[Stored data]
■ ■ ■

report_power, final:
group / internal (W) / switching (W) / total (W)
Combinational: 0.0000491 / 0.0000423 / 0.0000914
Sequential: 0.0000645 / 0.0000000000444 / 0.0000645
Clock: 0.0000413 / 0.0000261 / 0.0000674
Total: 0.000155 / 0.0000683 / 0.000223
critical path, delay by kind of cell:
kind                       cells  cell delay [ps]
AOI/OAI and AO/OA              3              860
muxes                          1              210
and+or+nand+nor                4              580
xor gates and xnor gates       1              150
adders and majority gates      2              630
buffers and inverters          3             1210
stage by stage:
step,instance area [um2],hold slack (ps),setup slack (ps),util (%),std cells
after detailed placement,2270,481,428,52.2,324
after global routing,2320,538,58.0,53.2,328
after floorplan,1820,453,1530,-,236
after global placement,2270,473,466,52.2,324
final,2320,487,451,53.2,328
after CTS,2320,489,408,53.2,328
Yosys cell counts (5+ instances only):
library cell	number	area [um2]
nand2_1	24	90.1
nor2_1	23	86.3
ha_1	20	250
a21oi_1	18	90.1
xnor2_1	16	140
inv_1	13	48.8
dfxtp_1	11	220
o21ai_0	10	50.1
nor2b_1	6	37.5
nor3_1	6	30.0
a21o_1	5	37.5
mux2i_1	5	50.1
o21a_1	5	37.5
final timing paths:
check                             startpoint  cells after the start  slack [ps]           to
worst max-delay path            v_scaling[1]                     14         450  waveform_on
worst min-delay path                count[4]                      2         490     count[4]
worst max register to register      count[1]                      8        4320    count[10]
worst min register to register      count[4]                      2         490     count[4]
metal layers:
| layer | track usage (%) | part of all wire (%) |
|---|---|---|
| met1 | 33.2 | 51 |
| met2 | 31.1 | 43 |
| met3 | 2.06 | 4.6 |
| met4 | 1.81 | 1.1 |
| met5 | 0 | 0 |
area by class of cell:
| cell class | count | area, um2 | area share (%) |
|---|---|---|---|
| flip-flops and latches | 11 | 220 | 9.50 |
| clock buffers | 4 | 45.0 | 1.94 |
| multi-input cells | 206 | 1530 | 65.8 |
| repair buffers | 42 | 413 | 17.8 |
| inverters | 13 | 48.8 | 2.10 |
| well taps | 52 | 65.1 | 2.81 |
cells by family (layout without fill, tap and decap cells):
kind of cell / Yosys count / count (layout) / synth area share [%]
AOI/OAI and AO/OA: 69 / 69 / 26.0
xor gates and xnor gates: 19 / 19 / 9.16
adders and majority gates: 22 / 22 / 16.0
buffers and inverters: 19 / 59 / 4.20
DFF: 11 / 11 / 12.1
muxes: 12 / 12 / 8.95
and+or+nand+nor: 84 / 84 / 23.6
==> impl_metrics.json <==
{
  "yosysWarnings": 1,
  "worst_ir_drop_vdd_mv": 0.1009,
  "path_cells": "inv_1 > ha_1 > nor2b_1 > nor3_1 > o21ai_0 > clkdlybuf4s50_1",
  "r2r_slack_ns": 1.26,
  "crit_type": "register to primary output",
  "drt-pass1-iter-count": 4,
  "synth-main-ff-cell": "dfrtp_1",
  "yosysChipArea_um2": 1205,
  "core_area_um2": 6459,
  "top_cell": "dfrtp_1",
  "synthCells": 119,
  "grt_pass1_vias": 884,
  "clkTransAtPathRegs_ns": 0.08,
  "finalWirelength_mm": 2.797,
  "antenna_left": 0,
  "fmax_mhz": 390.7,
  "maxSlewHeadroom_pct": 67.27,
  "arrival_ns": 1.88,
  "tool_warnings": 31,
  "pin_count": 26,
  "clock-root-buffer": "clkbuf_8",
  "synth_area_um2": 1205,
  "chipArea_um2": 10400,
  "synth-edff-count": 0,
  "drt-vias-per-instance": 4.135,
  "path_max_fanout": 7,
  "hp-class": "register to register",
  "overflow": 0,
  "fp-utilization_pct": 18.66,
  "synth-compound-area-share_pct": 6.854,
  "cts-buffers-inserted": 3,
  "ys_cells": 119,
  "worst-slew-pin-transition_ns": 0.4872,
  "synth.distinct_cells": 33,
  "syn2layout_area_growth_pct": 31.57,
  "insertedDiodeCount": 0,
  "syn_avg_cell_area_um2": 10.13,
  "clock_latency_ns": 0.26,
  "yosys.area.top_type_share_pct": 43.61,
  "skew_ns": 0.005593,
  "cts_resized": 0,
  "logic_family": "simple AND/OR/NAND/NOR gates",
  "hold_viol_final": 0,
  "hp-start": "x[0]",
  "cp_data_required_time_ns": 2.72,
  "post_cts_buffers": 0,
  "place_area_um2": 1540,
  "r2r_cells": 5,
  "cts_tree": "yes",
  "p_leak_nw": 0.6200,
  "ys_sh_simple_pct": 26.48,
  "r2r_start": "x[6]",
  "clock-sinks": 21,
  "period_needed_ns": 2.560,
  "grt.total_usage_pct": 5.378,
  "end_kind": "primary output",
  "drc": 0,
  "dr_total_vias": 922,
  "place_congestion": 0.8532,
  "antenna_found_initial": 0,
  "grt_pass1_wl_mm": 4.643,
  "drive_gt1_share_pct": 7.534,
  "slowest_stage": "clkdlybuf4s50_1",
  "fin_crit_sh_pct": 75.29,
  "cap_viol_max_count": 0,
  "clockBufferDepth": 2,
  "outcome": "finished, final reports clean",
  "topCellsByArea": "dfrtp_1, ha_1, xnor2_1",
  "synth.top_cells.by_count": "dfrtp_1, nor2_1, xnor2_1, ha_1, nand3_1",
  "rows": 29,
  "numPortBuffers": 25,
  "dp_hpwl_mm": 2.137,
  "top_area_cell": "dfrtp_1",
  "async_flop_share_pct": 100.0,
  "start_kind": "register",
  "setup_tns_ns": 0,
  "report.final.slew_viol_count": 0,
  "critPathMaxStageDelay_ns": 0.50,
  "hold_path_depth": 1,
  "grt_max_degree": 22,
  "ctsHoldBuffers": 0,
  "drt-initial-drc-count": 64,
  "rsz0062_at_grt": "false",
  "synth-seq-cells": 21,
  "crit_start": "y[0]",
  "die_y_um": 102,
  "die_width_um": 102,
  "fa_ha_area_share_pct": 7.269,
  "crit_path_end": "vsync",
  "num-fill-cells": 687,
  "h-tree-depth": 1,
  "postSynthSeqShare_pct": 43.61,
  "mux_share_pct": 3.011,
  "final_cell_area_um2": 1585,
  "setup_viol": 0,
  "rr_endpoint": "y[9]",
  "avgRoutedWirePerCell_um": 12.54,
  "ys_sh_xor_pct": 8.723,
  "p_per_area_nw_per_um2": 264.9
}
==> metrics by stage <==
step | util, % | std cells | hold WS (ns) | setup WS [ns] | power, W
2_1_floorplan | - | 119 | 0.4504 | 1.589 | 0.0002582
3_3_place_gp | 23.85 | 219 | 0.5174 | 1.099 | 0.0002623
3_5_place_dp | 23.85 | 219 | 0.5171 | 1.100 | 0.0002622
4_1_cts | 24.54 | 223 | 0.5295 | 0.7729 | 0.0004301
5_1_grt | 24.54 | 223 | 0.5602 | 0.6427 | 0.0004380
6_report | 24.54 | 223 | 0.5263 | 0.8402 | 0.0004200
`design.v`:
```
`timescale 1ns / 1ps
module spi_rx (
    input clk,           
    input reset_n,       
    input sck,           
    input cs_n,          
    input mosi,          
    output [7:0] rx_data, 
    output rx_valid       
);
    localparam IDLE  = 2'b00;
    localparam RX    = 2'b01;
    localparam DONE  = 2'b10;
    reg [1:0] state;          
    reg [2:0] bit_count;      
    reg [7:0] shift_reg;      
    reg [7:0] rx_data_r;  
    reg rx_valid_r;    
    reg sck_sync1, sck_sync2;
    reg cs_sync1, cs_sync2;
    always @(posedge clk or negedge reset_n) begin
        if (!reset_n) begin
            sck_sync1 <= 1'b0;
            sck_sync2 <= 1'b0;
            cs_sync1  <= 1'b1;
            cs_sync2  <= 1'b1;
        end else begin
            sck_sync1 <= sck;
            sck_sync2 <= sck_sync1;
            cs_sync1  <= cs_n;
            cs_sync2  <= cs_sync1;
        end
    end
    wire sck_rising = (sck_sync2 == 0) && (sck_sync1 == 1);
    wire cs_active = (cs_sync2 == 0);   
    always @(posedge clk or negedge reset_n) begin
        if (!reset_n) begin
            state      <= IDLE;
            bit_count  <= 3'b0;
            shift_reg  <= 8'b0;
            rx_data_r    <= 8'b0;
            rx_valid_r   <= 1'b0;
        end else begin
            rx_valid_r <= 1'b0;   
            case (state)
                IDLE: begin
                    if (cs_active && sck_rising) begin
                        state <= RX;
                        shift_reg <= {shift_reg[6:0], mosi};   
                        bit_count <= bit_count + 1;
                    end
                end
                RX: begin
                    if (sck_rising) begin
                        shift_reg <= {shift_reg[6:0], mosi};   
                        bit_count <= bit_count + 1;
                        if (bit_count == 3'b111) begin   
                            state <= DONE;
                            rx_data_r <= {shift_reg[6:0], mosi};   
                            rx_valid_r <= 1'b1;
                        end
                    end
                    if (!cs_active) begin   
                        state <= IDLE;
                    end
                end
                DONE: begin
                    state <= IDLE;
                end
            endcase
        end
    end
    assign rx_data = rx_data_r;
    assign rx_valid = rx_valid_r;
endmodule
```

■ ■ ■

### Work task
Where a line above contains the string "register", tally it, then give the number alone.

### Result of this exercise
5